AMD Bulldozer processor architecture
Bulldozer is the codename of the next generation of the CPU architecture that will take on the Intel’s next generation (Sandy Bridge ?) processor architecture. After a lot of delays ( this was not completely unexpected, given the complexity in the ground up design proves and AMD’s history of delaying the product launch) the bulldozer based processor are finally expected to arrive in 2011.
AMD’s bulldozer architecture consists of modules. Each module has two cores. So, a bulldozer based processor with single module will have two cores. A dual module bulldozer core will have 4 cores.
AMD plans to release processors with 8 modules with a total of 16 cores. The bulldozer based processors will have 8MB to 16MB of L3 cache which will be shared by all the modules on the same silicon die. The bulldozer architecture will have integrated DDR3 memory controller and there will be support for upto DDR3-1866. The memory controller will have high Level of Parallelism for efficient memory transfers.
The memory controller will be Quad Channel DDR3 for Desktops. It will have support for the Registered DDR3 for server and workstation market.
The bulldozer architecture is a 32nm SOI process implemented with High-K Metal Gate (HKMG).

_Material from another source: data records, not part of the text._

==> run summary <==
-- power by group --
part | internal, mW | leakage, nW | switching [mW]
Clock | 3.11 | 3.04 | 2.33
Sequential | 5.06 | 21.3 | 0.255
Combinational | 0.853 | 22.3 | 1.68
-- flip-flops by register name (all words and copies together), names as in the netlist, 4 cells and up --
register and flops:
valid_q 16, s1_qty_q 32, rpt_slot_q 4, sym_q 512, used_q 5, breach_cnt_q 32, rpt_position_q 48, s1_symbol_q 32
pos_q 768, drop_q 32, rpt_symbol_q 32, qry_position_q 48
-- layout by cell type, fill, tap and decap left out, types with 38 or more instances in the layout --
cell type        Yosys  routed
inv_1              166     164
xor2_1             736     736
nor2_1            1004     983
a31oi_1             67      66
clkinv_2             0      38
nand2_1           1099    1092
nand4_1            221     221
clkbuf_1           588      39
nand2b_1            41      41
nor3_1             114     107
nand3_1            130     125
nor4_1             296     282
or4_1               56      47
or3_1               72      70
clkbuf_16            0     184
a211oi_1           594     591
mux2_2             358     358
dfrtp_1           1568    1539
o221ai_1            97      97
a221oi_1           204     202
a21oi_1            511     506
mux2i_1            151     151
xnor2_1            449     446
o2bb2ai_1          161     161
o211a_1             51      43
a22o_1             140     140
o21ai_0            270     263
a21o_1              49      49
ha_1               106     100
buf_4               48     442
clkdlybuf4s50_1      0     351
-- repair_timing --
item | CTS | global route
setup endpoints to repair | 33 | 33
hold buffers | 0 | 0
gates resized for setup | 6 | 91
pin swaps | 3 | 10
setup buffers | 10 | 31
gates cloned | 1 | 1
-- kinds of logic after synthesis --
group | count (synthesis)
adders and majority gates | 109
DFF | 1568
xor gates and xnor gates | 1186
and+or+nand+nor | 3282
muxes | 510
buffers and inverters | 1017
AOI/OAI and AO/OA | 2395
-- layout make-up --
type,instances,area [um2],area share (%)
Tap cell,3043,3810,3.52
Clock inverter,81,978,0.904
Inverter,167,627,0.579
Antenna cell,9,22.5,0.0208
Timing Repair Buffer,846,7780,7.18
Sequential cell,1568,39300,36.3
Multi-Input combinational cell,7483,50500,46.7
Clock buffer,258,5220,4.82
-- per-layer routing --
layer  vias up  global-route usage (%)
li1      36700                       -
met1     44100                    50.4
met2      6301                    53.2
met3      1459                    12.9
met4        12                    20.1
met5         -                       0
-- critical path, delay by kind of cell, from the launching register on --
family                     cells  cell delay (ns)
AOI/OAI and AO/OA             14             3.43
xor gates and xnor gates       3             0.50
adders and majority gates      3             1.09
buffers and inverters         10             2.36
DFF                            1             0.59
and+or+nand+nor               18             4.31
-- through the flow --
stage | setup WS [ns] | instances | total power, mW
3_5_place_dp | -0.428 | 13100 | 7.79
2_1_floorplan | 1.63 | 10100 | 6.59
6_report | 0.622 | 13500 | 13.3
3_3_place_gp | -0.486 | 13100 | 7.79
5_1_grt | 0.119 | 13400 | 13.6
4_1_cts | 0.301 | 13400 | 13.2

It will have the support for Intel’s Advanced Vector Extensions (AVX).However, the Advanced Vector Extensions will require applications to be recompiled if they want to take advantage of 256-bit floating point.
Connection to the chipset will be supported with next generation of the HyperTransport version 3.1. The HyperTransport 3.1 will work at 3.20 GHz, which means, working with both the rising and falling edge of clock gives effective transfer rate of 6.4 Giga Transfers per second/s. The HyperTransport is a bidirectional bus. There will be 16 bit lane in each of the upwards and downwards direction (need to confirm).
In contrary to the Intel’s Hyperthreading, AMD’s architecture uses real, physical cores to handle multiple threads. The Intel’s hy HyperThreading also execute two threads on a single core but the process is slightly different than that of the AMD’s.
The problem with intel’s Hyperthreading, as AMD explains – “is that it exploits gaps in the execution pipeline in order to get that second thread running”. If you are inefficiently executing applications, you do have have gaps in the pipeline and you get your second thread exploit the gap to get executing. If your software and the execution process is efficient, you do net get opportunity to take advantage and there is really little gain, if any by way of hyperthreading.
AMD’s bulldozer will have real physical cores. In heavily optimized systems, the real physical core is the way to go, since there is little inefficiency left that can be exploited.
The bulldozer architecture will have two dedicated integer cores. Each of these integer cores will consist of 2 Arithmetic Logic Unit 2 AGU. These two together can execute 4 independent arithmetic or memory operations per clock cycle per core.
The integer core has duplicating integer schedulers. The execution pipelines offers dedicated hardware significantly increasing performance in multi-threaded integer applications.
It will be interesting to see how Intel reacts to the thread from bulldozer. Apparently, the only issue that is seen from AMD’s end is the delay. The verification and validation process do take time. By the time we are keeping our fingers crossed. While we definitely know that bulldozer will launch in 2011 – the real question is – when in 2011.